One also can’t assume that all employers will embrace DI soon, either. In the United Kingdom, where employers are required to conduct “right-to-work” checks on employees, for instance, many companies still favor face-to-face checks and “have no obvious plans for making the transition to the new approach,” Whitley tells Magazine.
“Recognition by regulatory bodies is probably one of the biggest obstacles that needs attention,” adds Chaudhary. Once regulation is in place, “companies will be receptive to decentralized identity as part of their daily operations, and the rollout can begin in earnest.”
The future of decentralized identity
If SSI/DI ever do become commonplace, they could spur some interesting spinoffs. Asked recently about the future prospects of blockchain-enabled public elections, Marta Piekarska-Geater, senior DAO strategist at ConsenSys, answered:
“The first question that I would ask is: Where are we with self-sovereign identity? Because right now, when it comes to any usage of public services or engaging with governments, you need to verify yourself.”
Decentralized identity should give people the ability to “leverage their information frictionlessly across a wide array of platforms — and that, in turn, creates new use cases and sources of value for the underlying information itself,” Kominers tells Magazine.
Chaudhary foresees “decentralized credit scores for financial primitives and social payments in DeFi” becoming common.
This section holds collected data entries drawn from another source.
### config.mk
export PLATFORM = sky130hd
export DESIGN_NAME = load_align_unit
export DESIGN_NICKNAME = d
export VERILOG_FILES = /design/src/rtl/load_align_pkg.sv /design/src/rtl/load_extract.sv /design/src/rtl/load_align_unit.sv
export SDC_FILE = /design/constraint.sdc
export NUM_CORES = 1
export LEC_CHECK = 0
export CAP_MARGIN = 20
export CORE_MARGIN = 2
export CORE_UTILIZATION = 35
export DETAILED_ROUTE_END_ITERATION = 7
export PLACE_DENSITY_LB_ADDON = 0.12
export SETUP_SLACK_MARGIN = 0.2
export SLEW_MARGIN = 20
export SYNTH_ARGS = -nofsm -noshare
export SYNTH_HDL_FRONTEND = slang
export SYNTH_HIERARCHICAL = 1
export SYNTH_SLANG_ARGS = --single-unit
export TNS_END_PERCENT = 50
### constraint.sdc
create_clock -name clk -period 7.7 [get_ports clk]
set_input_delay 1.925 -clock clk [delete_from_list [all_inputs] [get_ports clk]]
set_output_delay 1.925 -clock clk [all_outputs]
set_load 0.01 [all_outputs]
### src/rtl/load_align_pkg.sv
// Shared types for the load alignment path.
//   size_e  : access size encoding as presented by the LSU (byte/half/word/dword)
//   state_e : bus sequencing FSM states of load_align_unit
package load_align_pkg;

   typedef enum logic [1:0] {
      SZ_B = 2'd0,
      SZ_H = 2'd1,
      SZ_W = 2'd2,
      SZ_D = 2'd3
   } size_e;

   typedef enum logic [2:0] {
      ST_IDLE  = 3'd0,
      ST_REQ0  = 3'd1,
      ST_WAIT0 = 3'd2,
      ST_REQ1  = 3'd3,
      ST_WAIT1 = 3'd4,
      ST_RESP  = 3'd5
   } state_e;

endpackage

### src/rtl/load_extract.sv
// Combinational datum extraction for loads.
// Shifts the two-beat window {beat1, beat0} right by the byte offset, keeps the low
// 1<<size bytes and fills the remaining bytes with the datum sign bit (signext=1) or zero.
// Ports:
//   beat0, beat1 : first and second bus beats (beat1 is don't-care for non-crossing loads)
//   off          : byte offset of the load inside beat0
//   size         : access size
//   signext      : 1 = sign-extend, 0 = zero-extend
//   data         : right-justified, extended result
module load_extract
   import load_align_pkg::*;
#(
   parameter int unsigned XLEN = 32
) (
   input  logic [XLEN-1:0]              beat0,
   input  logic [XLEN-1:0]              beat1,
   input  logic [$clog2(XLEN/8)-1:0]    off,
   input  size_e                        size,
   input  logic                         signext,
   output logic [XLEN-1:0]              data
);

   localparam int unsigned BYTES = XLEN / 8;
   localparam int unsigned IDX_W = $clog2(2 * XLEN);

   logic [2*XLEN-1:0] shifted;
   logic [IDX_W-1:0]  msb_idx;
   logic              fill;
   int unsigned       nbytes;

   always_comb begin
      shifted = {beat1, beat0} >> {off, 3'b000};
      nbytes  = 32'd1 << size;
      msb_idx = IDX_W'((32'd8 << size) - 32'd1);
      fill    = signext & shifted[msb_idx];
      data    = '0;
      // Bytes beyond the datum become the fill byte; a full-width access leaves none.
      for (int unsigned i = 0; i < BYTES; i++) begin
         data[8*i +: 8] = (i < nbytes) ? shifted[8*i +: 8] : {8{fill}};
      end
   end

endmodule

### src/rtl/load_align_unit.sv
// Load alignment unit between the execute-stage LSU and the data-memory port.
// Accepts byte/half/word/dword loads at any byte address, issues naturally aligned bus
// reads and returns the right-justified, zero/sign-extended datum.
// Build option: define LOAD_SPLIT_EN to service loads that cross a bus-word boundary with
// two bus beats; without it such loads answer immediately with rsp_fault=1 and no bus access.
// Ports:
//   clk, rst_n                        : clock, asynchronous active-low reset
//   req_valid/req_ready/req_addr/
//   req_size/req_signext              : load request from the LSU
//   mem_req_valid/mem_req_ready/
//   mem_addr                          : aligned bus read request
//   mem_rvalid/mem_rdata              : in-order read data, one beat per request
//   rsp_valid/rsp_ready/rsp_data/
//   rsp_fault                         : load response
module load_align_unit
   import load_align_pkg::*;
#(
   parameter int unsigned XLEN   = 32,
   parameter int unsigned ADDR_W = 32
) (
   input  logic              clk,
   input  logic              rst_n,
   input  logic              req_valid,
   output logic              req_ready,
   input  logic [ADDR_W-1:0] req_addr,
   input  logic [1:0]        req_size,
   input  logic              req_signext,
   output logic              mem_req_valid,
   input  logic              mem_req_ready,
   output logic [ADDR_W-1:0] mem_addr,
   input  logic              mem_rvalid,
   input  logic [XLEN-1:0]   mem_rdata,
   output logic              rsp_valid,
   input  logic              rsp_ready,
   output logic [XLEN-1:0]   rsp_data,
   output logic              rsp_fault
);

   localparam int unsigned BYTES = XLEN / 8;
   localparam int unsigned OFF_W = $clog2(BYTES);

   state_e            state;
   logic [OFF_W-1:0]  off_q;
   size_e             size_q;
   logic              signext_q;
   logic [XLEN-1:0]   beat0_q;
   logic [XLEN-1:0]   ext_beat0;
   logic [XLEN-1:0]   ext_data;
   logic [ADDR_W-1:0] req_align;
   int unsigned       req_nbytes;
   logic              req_cross;
   logic              req_bad;
`ifdef LOAD_SPLIT_EN
   logic              cross_q;
`endif

   assign req_ready  = (state == ST_IDLE);
   assign req_align  = {req_addr[ADDR_W-1:OFF_W], {OFF_W{1'b0}}};
   assign req_nbytes = 32'd1 << req_size;
   assign req_cross  = (32'(req_addr[OFF_W-1:0]) + req_nbytes) > BYTES;

`ifdef LOAD_SPLIT_EN
   assign req_bad = (XLEN == 32) && (size_e'(req_size) == SZ_D);
`else
   assign req_bad = ((XLEN == 32) && (size_e'(req_size) == SZ_D)) || req_cross;
`endif

   // In WAIT0 the beat is still on the bus; later states use the buffered copy.
   assign ext_beat0 = (state == ST_WAIT0) ? mem_rdata : beat0_q;

   load_extract #(
      .XLEN (XLEN)
   ) u_extract (
      .beat0   (ext_beat0),
      .beat1   (mem_rdata),
      .off     (off_q),
      .size    (size_q),
      .signext (signext_q),
      .data    (ext_data)
   );

   always_ff @(posedge clk or negedge rst_n) begin
      if (!rst_n) begin
         state         <= ST_IDLE;
         off_q         <= '0;
         size_q        <= SZ_B;
         signext_q     <= 1'b0;
         beat0_q       <= '0;
         mem_req_valid <= 1'b0;
         mem_addr      <= '0;
         rsp_valid     <= 1'b0;
         rsp_data      <= '0;
         rsp_fault     <= 1'b0;
`ifdef LOAD_SPLIT_EN
         cross_q       <= 1'b0;
`endif
      end else begin
         case (state)
            ST_IDLE: begin
               if (req_valid) begin
                  off_q     <= req_addr[OFF_W-1:0];
                  size_q    <= size_e'(req_size);
                  signext_q <= req_signext;
`ifdef LOAD_SPLIT_EN
                  cross_q   <= req_cross;
`endif
                  if (req_bad) begin
                     state     <= ST_RESP;
                     rsp_valid <= 1'b1;
                     rsp_fault <= 1'b1;
                     rsp_data  <= '0;
                  end else begin
                     state         <= ST_REQ0;
                     mem_req_valid <= 1'b1;
                     mem_addr      <= req_align;
                  end
               end
            end
            ST_REQ0: begin
               if (mem_req_ready) begin
                  mem_req_valid <= 1'b0;
                  state         <= ST_WAIT0;
               end
            end
            ST_WAIT0: begin
               if (mem_rvalid) begin
                  beat0_q <= mem_rdata;
`ifdef LOAD_SPLIT_EN
                  if (cross_q) begin
                     state         <= ST_REQ1;
                     mem_req_valid <= 1'b1;
                     mem_addr      <= mem_addr + ADDR_W'(BYTES);
                  end else begin
                     state     <= ST_RESP;
                     rsp_valid <= 1'b1;
                     rsp_fault <= 1'b0;
                     rsp_data  <= ext_data;
                  end
`else
                  state     <= ST_RESP;
                  rsp_valid <= 1'b1;
                  rsp_fault <= 1'b0;
                  rsp_data  <= ext_data;
`endif
               end
            end
`ifdef LOAD_SPLIT_EN
            ST_REQ1: begin
               if (mem_req_ready) begin
                  mem_req_valid <= 1'b0;
                  state         <= ST_WAIT1;
               end
            end
            ST_WAIT1: begin
               if (mem_rvalid) begin
                  state     <= ST_RESP;
                  rsp_valid <= 1'b1;
                  rsp_fault <= 1'b0;
                  rsp_data  <= ext_data;
               end
            end
`endif
            ST_RESP: begin
               if (rsp_ready) begin
                  rsp_valid <= 1'b0;
                  state     <= ST_IDLE;
               end
            end
            default: begin
               state         <= ST_IDLE;
               mem_req_valid <= 1'b0;
               rsp_valid     <= 1'b0;
            end
         endcase
      end
   end

endmodule

* Word level (Yosys, flattened, before mapping)
Index checks and enable logic that the tools add are counted.
** Storage, ports and cells
- Bits in registers :: 105
- Bits of input ports :: 73
- Output and inout bits :: 68
- Word-level logic and storage cells :: 75
** Operators by class
- Add/sub/neg operators :: 2
- $lt $le $gt $ge :: 6
- Equal/unequal tests :: 10
- Shift-type cells :: 4
- Muxes and demuxes :: 28
- Bitwise logic cells :: 4
- Reduce and logical (&&, ||, !) cells :: 11
** Operator list (number)
- 32-bit 2-to-1 mux :: 4
- 1-bit by 32-bit < comparator with 1-bit output, first input constant :: 2
- 2-bit by 32-bit < comparator with 1-bit output, first input constant :: 2
- 32-bit one-hot mux with 2 select lines :: 1
- 1-bit by 2-bit << shifter with 32-bit output, first input constant :: 2
- 64-bit by 5-bit right shift with 64-bit output :: 1
- 2-bit by 32-bit adder with 32-bit output :: 1
- 32-bit by 3-bit greater-than comparator with 1-bit output, second input constant :: 1
- 8-bit 2-to-1 mux :: 4
- 3-bit 2-to-1 mux :: 5
- 3-bit one-hot mux with 4 select lines :: 1
- 4-bit AND reduction :: 3
- 2-bit != test, second input constant :: 5
- 1-bit 2-to-1 mux :: 9
- 6-bit by 7-bit < comparator with 1-bit output, second input constant :: 1
- 1-bit binary-select mux with 6-bit select :: 1
- 4-bit by 2-bit << shifter with 6-bit output, first input constant :: 1
- 6-bit by 1-bit subtractor with 6-bit output, second input constant :: 1
- 5-bit AND reduction :: 1
- 1-bit one-hot mux with 4 select lines :: 1
- 2-bit AND reduction :: 2
- 3-bit by 1-bit equality test with 1-bit output, second input constant :: 1
- 3-bit by 2-bit equality test with 1-bit output, second input constant :: 1
- 3-bit equality test, second input constant :: 1
- other kinds (11) :: 13

* Depth between registers and ports, before layout
- Word-level depth :: 9
- Mapped depth :: 11
- Mapped depth without buffers :: 8

* By module
The synthesis kept the hierarchy.
** By module, submodules not included
- load_align_unit :: instances 1, cells each 371, area each 4603.2 µm², seq. area each 2627.5 µm²
- load_extract :: instances 1, cells each 182, area each 1218.7 µm², seq. area each 0.0 µm²

* Least setup slack after synthesis
No wires, ideal clock.
- Path type :: input-to-reg
- From :: input req_size[1]
- To :: register mem_addr[14]
- Setup time :: 0.125 ns
- Arrival :: 3.663 ns
- Required time :: 7.575 ns
- Path slack :: 3.912 ns
- Cell stages on the path :: 9
- Path buffers :: 1
- Cells stage by stage :: nor2_1 -> ha_1 -> inv_1 -> fa_1 -> and2_1 -> o21ai_0 -> nand3_4 -> buf_6 -> mux2_4
** On the way
- Cells in the longest elaborated chain, start to end :: 6
- Elaborated cells between the ends (all ways) :: 7
- Classes of those cells :: 1 x add/sub; 1 x order compare; 1 x eq/ne; 1 x shift; 1 x bitwise; 2 x reduce/logical
** RTL lines
- from (decl) :: line load_align_unit.sv:26 : input logic [1:0] req_size,
- 1-bit by 2-bit << shifter with 32-bit output :: line load_align_unit.sv:59 : assign req_nbytes = 32'd1 << req_size;
- 2-bit by 32-bit adder with 32-bit output :: line load_align_unit.sv:60 : assign req_cross = (32'(req_addr[OFF_W-1:0]) + req_nbytes) > BYTES;
- 32-bit by 3-bit greater-than comparator with 1-bit output :: line load_align_unit.sv:60
- 1-bit logical OR * :: line load_align_unit.sv:65 : assign req_bad = ((XLEN == 32) && (size_e'(req_size) == SZ_D)) || req_cross;
- 1-bit NOT (no source line) *
- 3-bit AND reduction (no source line) *
- to (signal assigned) :: line load_align_unit.sv:115 : mem_addr <= req_align;
- to (decl) :: line load_align_unit.sv:30 : output logic [ADDR_W-1:0] mem_addr,
Every way passes the cells marked *; elsewhere a longest branch is shown, timed or not.
A chain may end at the register's enable or synchronous reset.

* Worst setup path after layout
- From :: input req_size[1]
- To :: register mem_addr[20]
The elaborated chain is that of the path after synthesis.

==> results.cfg <==
[global_route]
grt_util_all_layers = 0.171
grt_max_degree = 67
grt_pass1_vias = 4572
antenna_found_initial = 0
grt_remaining_overflow = 0
grt_pass1_wl_um = 23900

[drt]
detail_route.vias_per_cell = 4.95
drtIter0Drc = 151
drtPass1Iterations = 4
ant_nets = 0
wirelength_um = 14700
num_vias = 4426
drc = 0
wire_per_inst_um = 16.5

[placement]
pre_cts_ws_ns = 2.78
io_buffer_count = 138
gp_congestion = 0.811
dp_hpwl_um = 10500

[timing]
rsz0062_at_grt = no
period_share = 0.586
fin_ws_ns = 3.19
setup_viol = 0
slew_headroom = 0.277
timing.final.hold_violations = 0
worst_slew_pin_slew_ns = 1.08
fin_crit_ns = 4.51
finalSetupTns_ns = 0
fmaxAchievable_ghz = 0.222
finClkSkew_ns = 0.0103
slew_viol_final = 0

[layout]
area_delta_synth_final_pct = 30.2
num-fill-cells = 1512
n_antenna_cell = 0
utilization = 0.462
nets = 745
layout-drive-gt1-share = 0.175

[critical_path]
r2r_end = rsp_data[22]
end_kind = flip-flop
cp_data_required_time_ns = 7.94
cp_max_fo = 31
reg2reg_from = state[2]
worst-setup-path-type = in -> reg
r2r_cells = 8
crit_arrival_ns = 4.75
r2r_setup_slack_ns = 3.84
startpoint_type = input pin

[logic_synthesis]
ys_seq_area_frac = 0.451
ys.flop_type = dfrtp_1
synth_most_common_cell = nand2_1
synth_top_cell_area_share = 0.451
synth_seq_cells = 105
syn_avg_cell_area_um2 = 10.5
netlist_area_mm2 = 0.00582
yosysUniqueCellTypes = 43
ys_warn_count = 6
synthArstFlopShare = 1.00
synth_commonest_cells = nand2_1, dfrtp_1, mux2_2
synth-edff-count = 0
synth_cells = 553
ys_top_cells_by_area = dfrtp_1, mux2_2, nand2_1, mux2_4, a22o_1
yosys.area.top_type = dfrtp_1

[worst_hold_path]
holdPathStages = 2
hold_end = beat0_q[2]
hp-start = beat0_q[2]
holdCritPathClass = reg -> reg

[cts]
post-cts-setup-buffers = 0
cts_buffers = 9
clk_pin_slew_ns = 0.07
clock_latency_ns = 0.35
cts.path.max_buffers = 2
cts_resized = 0
cts_hold_buffers = 0
cts_root_buf = clkbuf_16
cts_tree = yes
htreeDepth = 3
cts_sinks = 105

[power]
powerDensity_mw_per_mm2 = 422
leakagePower_uw = 0.00348
ir_drop_mv = 0.172

[floorplanning]
ios = 141
fp.dieH_um = 133
core_area_mm2 = 0.0164
rows = 47
die_area_mm2 = 0.0177
die_w_um = 133
start_util = 0.355

[outcome]
status = complete, no violations

[run]
maxCapViolCount = 0
[how the worst max path moves through the flow]
stage                         to  slack, ns   startpoint  depth (start not counted)
floorplan           mem_addr[14]       3.91  req_size[1]                          9
global placement    mem_addr[18]       2.92  req_size[1]                          9
detailed placement   mem_addr[3]       2.78  req_size[1]                          9
CTS                 mem_addr[19]       3.16  req_size[1]                          9
global route        mem_addr[14]       2.96  req_size[1]                          9
finish              mem_addr[20]       3.19  req_size[1]                          9
[worst max-delay path: stages]
cell and delay [ns]:
clkdlybuf4s50_1 0.50, nor2_1 0.14, ha_1 0.16, inv_1 0.05, fa_1 0.41, and2_1 0.18
o21ai_0 0.34, nand3_4 0.55, mux2_4 0.48
[sequential cells by signal, indices dropped and copies added (netlist names), 2 cells and up]
signal,cells
beat0_q,32
rsp_data,32
mem_addr,30
state,3
off_q,2
size_q,2
[kinds of logic (layout without fill, tap and decap cells)]
group	Yosys count	count (layout)	share of synthesized area
simple gates	186	186	0.142
mux	111	111	0.230
flops	105	105	0.451
compound gates	98	98	0.120
buf+inv	49	169	0.0488
fa+ha+maj	3	3	0.00774
other cells	1	2	0.000644
[placed cells by master (no fill, tap or decap), types with 9 or more instances in the layout]
cell | Yosys | routed
a21oi_1 | 9 | 9
a22o_1 | 32 | 32
clkbuf_16 | 0 | 9
clkdlybuf4s50_1 | 0 | 137
dfrtp_1 | 105 | 104
inv_1 | 9 | 9
mux2_2 | 54 | 54
mux2_4 | 29 | 29
mux2i_1 | 27 | 27
nand2_1 | 133 | 133
nand3_1 | 11 | 11
nor2_1 | 15 | 15
o21ai_0 | 31 | 31
[layout make-up]
type | count | area, um2 | area share
multi-input combinational | 400 | 2920 | 0.385
sequential | 105 | 2630 | 0.347
timing repair buffer | 144 | 1420 | 0.188
tap | 220 | 275 | 0.0363
clock buffer | 10 | 229 | 0.0302
clock inverter | 6 | 72.6 | 0.00958
inverter | 9 | 33.8 | 0.00446
[where the power goes]
part	switching (uW)	total [uW]	internal (uW)
registers	226	1020	797
logic	780	1700	923
clock network	217	473	257
total	1220	3200	1980
[routing by layer]
layer,global-route usage,share of wire,routed length (um),up-vias
li1,-,-,-,2161
met1,0.206,0.43,6290,2141
met2,0.300,0.51,7450,111
met3,0.0479,0.053,787,13
met4,0.0472,0.013,195,0
met5,0,0,0,-
[stage by stage]
| stage | total power (uW) | hold slack, ns | cell area (um2) | instances |
|---|---|---|---|---|
| 2_1_floorplan | 2150 | 0.442 | 5830 | 554 |
| 5_1_grt | 3450 | 0.501 | 7580 | 894 |
| 6_report | 3200 | 0.471 | 7580 | 894 |
| 3_3_place_gp | 2730 | 0.453 | 7280 | 878 |
| 4_1_cts | 3250 | 0.477 | 7580 | 894 |
| 3_5_place_dp | 2750 | 0.458 | 7280 | 878 |
Note: power is estimated with default switching activity, not from simulation.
Other possible innovation areas are player reputation profiles for Web3 games, delegated voting, decentralized Sybil scores, and “domain-expertise reputation for DAOs to enable new decision-making and governance models,” he says.
Some believe that decentralized identity solutions are long overdue. Piekarska-Geater, based in the U.K., was born in Poland and still travels with a Polish passport. “I was in situations where I couldn’t leave a country because my passport wasn’t accepted at the border,” she tells Magazine. In one instance, she was held up because her passport’s biometric page had a slight tear. “We are in the 21st century, and that is still happening on a regular basis.”
Chaudhary offered some consolation:
“Once the DI infrastructure is in place, carrying physical IDs will become obsolete.”